▶ **Task item**
Scan the records below for the string "operators" and return every line where it appears.

Stored items:
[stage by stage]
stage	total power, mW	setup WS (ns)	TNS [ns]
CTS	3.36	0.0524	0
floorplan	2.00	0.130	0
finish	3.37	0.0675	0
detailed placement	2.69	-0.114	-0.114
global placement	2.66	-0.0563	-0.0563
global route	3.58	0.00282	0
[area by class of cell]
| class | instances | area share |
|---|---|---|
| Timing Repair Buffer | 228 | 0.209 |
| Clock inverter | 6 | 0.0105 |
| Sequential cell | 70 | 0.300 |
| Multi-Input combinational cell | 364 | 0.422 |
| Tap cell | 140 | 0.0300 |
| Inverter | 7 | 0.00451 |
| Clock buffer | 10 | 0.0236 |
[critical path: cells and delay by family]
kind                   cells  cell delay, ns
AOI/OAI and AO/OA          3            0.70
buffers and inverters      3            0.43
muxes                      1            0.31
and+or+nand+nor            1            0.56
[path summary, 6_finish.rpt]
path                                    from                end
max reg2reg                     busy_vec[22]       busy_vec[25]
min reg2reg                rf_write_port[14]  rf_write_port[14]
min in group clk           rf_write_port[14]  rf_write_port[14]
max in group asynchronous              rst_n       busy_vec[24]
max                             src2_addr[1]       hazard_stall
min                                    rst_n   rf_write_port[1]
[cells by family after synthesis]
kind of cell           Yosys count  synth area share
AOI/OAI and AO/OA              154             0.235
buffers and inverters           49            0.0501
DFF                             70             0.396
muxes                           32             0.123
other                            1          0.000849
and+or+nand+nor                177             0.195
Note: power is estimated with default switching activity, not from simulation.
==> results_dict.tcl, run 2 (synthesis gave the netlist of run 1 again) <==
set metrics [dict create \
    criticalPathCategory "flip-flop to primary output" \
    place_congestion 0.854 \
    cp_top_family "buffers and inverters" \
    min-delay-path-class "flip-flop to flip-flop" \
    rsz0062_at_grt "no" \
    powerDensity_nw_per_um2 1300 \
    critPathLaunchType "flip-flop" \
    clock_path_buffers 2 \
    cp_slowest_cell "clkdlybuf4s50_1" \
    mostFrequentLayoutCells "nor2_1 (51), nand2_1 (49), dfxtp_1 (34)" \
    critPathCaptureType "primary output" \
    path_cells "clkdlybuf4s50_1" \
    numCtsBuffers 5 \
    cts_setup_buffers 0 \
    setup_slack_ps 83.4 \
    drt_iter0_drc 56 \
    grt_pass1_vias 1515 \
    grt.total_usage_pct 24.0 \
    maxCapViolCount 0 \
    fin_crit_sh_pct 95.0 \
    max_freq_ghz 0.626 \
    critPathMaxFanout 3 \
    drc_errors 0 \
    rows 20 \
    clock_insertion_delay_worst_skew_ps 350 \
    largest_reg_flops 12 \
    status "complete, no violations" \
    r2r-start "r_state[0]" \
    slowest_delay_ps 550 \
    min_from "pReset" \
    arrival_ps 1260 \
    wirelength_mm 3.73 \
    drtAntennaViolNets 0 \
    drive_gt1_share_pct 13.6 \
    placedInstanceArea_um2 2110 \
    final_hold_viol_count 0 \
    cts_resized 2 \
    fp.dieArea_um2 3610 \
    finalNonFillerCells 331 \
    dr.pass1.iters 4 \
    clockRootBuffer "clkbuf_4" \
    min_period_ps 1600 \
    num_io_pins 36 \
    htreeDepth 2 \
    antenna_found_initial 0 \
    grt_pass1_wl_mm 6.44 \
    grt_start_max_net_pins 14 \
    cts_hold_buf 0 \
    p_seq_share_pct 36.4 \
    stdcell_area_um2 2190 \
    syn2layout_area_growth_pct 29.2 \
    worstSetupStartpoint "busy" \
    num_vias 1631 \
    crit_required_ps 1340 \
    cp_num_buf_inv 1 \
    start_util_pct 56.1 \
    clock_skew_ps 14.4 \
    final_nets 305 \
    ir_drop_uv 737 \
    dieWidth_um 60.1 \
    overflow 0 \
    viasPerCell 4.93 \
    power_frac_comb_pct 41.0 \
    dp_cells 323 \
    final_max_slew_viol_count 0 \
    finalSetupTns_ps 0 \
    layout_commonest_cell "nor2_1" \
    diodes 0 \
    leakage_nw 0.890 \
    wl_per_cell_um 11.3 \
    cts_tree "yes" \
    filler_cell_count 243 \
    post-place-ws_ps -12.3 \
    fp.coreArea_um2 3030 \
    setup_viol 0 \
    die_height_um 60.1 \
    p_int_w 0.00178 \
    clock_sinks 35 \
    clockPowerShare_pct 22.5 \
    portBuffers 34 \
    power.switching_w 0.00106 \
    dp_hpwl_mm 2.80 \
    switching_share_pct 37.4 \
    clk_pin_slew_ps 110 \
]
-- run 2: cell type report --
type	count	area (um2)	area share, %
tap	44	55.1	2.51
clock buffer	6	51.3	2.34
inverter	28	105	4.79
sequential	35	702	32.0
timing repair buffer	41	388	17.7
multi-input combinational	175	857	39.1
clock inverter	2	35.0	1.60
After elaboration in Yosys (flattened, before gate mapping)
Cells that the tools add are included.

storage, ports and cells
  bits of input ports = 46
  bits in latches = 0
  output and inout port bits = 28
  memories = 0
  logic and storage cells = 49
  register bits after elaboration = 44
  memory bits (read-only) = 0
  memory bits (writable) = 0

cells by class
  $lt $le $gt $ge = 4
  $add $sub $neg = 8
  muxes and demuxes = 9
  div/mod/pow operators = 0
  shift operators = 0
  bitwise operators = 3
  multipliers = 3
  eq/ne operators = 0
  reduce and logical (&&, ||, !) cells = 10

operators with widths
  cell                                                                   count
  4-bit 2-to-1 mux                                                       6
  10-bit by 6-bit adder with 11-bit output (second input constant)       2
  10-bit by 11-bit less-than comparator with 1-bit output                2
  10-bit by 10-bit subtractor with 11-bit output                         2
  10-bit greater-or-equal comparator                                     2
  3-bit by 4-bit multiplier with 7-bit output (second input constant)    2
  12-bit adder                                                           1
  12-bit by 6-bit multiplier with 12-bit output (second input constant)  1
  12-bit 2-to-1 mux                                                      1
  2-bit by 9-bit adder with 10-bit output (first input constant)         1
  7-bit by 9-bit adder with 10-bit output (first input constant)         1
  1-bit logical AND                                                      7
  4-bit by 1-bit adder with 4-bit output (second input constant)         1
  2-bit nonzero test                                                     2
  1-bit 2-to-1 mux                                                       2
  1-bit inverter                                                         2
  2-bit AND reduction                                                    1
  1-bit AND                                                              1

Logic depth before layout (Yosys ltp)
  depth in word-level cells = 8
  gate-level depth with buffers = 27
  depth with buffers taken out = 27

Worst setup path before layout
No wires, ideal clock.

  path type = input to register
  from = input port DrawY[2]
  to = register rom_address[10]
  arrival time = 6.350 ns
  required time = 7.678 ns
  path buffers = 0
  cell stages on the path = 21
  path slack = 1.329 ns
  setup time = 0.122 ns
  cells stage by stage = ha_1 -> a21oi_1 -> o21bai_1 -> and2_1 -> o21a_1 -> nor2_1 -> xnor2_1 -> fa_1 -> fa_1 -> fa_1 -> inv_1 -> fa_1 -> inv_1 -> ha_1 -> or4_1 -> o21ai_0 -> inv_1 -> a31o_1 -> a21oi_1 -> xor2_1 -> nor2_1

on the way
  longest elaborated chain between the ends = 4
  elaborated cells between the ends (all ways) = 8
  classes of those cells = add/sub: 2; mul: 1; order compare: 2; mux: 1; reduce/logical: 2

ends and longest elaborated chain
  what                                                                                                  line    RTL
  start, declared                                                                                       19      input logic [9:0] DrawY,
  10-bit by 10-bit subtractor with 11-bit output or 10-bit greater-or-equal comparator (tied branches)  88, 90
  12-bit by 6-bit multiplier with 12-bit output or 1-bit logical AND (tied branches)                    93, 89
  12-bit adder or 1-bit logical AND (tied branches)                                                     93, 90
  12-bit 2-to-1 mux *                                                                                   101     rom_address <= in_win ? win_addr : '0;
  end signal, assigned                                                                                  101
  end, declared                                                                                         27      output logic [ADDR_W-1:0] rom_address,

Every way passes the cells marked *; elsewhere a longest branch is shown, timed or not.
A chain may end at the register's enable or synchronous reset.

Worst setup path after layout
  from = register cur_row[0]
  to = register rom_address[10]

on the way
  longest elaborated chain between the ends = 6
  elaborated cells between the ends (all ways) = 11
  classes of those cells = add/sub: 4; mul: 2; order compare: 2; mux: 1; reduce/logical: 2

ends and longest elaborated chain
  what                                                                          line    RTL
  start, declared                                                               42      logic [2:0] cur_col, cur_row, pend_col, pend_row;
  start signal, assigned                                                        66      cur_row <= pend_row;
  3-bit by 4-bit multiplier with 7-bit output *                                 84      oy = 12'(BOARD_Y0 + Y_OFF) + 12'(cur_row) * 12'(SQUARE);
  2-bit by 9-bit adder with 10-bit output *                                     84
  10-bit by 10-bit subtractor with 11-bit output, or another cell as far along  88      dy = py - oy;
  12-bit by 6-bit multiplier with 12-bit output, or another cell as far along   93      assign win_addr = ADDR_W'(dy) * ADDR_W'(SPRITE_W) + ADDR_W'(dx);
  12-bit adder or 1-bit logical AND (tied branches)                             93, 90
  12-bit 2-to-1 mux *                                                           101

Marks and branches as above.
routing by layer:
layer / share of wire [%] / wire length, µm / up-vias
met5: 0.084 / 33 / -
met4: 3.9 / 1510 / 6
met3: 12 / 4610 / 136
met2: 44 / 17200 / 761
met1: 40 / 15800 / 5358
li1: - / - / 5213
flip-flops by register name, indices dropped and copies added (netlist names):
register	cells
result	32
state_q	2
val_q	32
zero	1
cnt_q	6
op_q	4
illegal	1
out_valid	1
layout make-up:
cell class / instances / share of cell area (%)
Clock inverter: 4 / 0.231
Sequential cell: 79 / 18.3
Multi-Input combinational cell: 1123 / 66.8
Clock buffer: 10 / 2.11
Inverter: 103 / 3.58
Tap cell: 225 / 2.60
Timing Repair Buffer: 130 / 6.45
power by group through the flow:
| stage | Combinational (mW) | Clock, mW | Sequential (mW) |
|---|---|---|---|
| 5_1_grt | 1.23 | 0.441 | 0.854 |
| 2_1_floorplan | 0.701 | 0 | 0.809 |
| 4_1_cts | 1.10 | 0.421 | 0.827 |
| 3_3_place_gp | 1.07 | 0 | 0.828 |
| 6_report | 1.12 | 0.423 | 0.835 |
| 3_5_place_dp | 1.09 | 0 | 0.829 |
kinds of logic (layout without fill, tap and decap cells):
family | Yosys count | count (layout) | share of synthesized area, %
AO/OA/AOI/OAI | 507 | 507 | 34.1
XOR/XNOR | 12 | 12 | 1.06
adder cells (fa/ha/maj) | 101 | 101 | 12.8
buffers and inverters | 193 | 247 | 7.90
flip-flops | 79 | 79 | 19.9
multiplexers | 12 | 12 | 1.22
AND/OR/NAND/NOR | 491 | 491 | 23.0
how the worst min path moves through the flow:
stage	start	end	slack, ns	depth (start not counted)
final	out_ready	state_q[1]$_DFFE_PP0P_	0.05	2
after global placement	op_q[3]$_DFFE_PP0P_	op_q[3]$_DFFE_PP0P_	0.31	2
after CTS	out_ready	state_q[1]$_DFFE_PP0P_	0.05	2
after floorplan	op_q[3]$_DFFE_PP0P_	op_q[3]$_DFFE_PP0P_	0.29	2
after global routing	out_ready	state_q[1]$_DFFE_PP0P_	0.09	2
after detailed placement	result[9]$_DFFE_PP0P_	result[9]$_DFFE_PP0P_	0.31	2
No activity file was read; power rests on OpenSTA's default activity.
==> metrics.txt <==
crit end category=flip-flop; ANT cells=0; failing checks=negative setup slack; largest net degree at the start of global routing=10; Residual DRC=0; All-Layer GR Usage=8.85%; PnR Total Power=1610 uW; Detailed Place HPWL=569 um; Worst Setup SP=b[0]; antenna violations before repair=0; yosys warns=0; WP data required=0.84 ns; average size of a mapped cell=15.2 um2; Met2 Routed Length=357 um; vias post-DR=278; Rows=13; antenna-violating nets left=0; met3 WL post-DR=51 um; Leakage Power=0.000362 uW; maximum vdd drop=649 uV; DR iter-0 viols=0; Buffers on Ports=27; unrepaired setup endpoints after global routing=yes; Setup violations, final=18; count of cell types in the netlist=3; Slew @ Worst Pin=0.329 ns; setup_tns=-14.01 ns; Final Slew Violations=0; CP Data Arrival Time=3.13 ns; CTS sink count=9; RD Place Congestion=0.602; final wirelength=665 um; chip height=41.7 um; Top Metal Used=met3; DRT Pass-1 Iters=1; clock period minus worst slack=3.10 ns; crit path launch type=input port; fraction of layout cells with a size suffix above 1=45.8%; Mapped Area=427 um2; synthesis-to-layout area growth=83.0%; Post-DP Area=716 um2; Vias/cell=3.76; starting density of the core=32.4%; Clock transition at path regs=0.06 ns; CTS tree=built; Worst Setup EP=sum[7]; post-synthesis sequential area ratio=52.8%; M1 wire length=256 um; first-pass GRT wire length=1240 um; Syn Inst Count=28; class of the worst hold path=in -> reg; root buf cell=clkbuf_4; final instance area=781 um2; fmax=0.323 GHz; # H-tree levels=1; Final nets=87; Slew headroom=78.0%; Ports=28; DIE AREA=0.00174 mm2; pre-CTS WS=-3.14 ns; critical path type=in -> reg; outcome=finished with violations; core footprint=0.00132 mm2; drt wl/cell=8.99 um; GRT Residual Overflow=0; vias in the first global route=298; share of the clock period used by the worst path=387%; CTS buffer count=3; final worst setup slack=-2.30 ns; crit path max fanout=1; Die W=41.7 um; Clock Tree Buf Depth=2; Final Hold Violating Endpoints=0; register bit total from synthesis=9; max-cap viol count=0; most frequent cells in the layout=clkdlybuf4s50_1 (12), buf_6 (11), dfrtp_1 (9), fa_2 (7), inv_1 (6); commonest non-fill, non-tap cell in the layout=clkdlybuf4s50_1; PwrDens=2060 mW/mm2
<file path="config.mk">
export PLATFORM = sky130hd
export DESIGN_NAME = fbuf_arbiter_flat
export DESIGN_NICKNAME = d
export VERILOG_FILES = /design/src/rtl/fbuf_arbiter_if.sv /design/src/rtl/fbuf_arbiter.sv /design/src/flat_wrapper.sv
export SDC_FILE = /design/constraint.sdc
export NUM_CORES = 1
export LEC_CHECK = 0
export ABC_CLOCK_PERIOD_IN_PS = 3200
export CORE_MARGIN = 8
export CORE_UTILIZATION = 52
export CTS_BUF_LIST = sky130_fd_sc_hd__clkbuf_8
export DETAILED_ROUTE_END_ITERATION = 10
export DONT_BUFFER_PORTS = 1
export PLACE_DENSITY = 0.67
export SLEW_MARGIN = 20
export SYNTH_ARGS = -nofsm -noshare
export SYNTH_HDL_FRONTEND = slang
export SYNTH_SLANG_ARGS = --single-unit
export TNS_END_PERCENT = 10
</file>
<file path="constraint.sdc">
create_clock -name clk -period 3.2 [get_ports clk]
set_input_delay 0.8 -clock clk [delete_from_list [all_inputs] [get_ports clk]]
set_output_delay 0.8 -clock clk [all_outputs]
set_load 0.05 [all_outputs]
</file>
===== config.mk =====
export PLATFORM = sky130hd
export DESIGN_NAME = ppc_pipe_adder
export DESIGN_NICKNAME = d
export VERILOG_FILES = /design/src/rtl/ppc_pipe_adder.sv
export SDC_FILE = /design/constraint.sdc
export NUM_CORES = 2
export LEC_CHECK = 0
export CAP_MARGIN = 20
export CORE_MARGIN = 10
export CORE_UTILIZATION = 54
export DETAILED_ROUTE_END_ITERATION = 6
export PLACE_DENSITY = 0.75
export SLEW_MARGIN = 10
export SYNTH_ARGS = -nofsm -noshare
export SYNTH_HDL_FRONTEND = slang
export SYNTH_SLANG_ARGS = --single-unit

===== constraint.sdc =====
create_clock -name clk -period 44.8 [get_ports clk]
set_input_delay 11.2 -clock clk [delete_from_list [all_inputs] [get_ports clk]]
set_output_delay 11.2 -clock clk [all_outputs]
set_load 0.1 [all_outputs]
* * *
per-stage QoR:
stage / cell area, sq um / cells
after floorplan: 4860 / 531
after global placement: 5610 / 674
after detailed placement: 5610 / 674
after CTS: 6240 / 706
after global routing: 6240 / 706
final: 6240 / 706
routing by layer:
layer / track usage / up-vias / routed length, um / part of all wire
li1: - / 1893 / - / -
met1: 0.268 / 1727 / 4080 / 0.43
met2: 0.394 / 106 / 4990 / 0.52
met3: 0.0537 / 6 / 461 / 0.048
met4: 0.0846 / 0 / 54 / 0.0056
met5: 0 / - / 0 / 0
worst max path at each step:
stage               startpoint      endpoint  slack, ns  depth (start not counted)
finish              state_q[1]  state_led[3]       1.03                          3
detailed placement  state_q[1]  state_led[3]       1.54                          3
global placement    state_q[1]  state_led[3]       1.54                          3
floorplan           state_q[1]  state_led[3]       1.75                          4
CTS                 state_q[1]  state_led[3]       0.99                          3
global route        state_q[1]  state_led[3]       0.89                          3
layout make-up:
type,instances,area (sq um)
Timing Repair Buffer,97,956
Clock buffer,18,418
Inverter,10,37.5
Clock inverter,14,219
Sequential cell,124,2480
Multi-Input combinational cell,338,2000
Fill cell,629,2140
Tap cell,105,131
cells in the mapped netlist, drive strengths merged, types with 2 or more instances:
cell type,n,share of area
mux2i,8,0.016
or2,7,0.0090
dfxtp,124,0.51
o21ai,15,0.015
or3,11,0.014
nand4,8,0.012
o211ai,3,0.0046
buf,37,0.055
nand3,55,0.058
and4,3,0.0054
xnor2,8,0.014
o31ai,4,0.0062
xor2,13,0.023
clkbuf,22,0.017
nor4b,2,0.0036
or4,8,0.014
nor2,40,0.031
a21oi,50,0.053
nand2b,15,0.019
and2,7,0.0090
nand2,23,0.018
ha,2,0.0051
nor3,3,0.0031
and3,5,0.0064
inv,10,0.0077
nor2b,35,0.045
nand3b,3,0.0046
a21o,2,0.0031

▶ **Expected answer**
  div/mod/pow operators = 0
  shift operators = 0
  bitwise operators = 3
  eq/ne operators = 0
operators with widths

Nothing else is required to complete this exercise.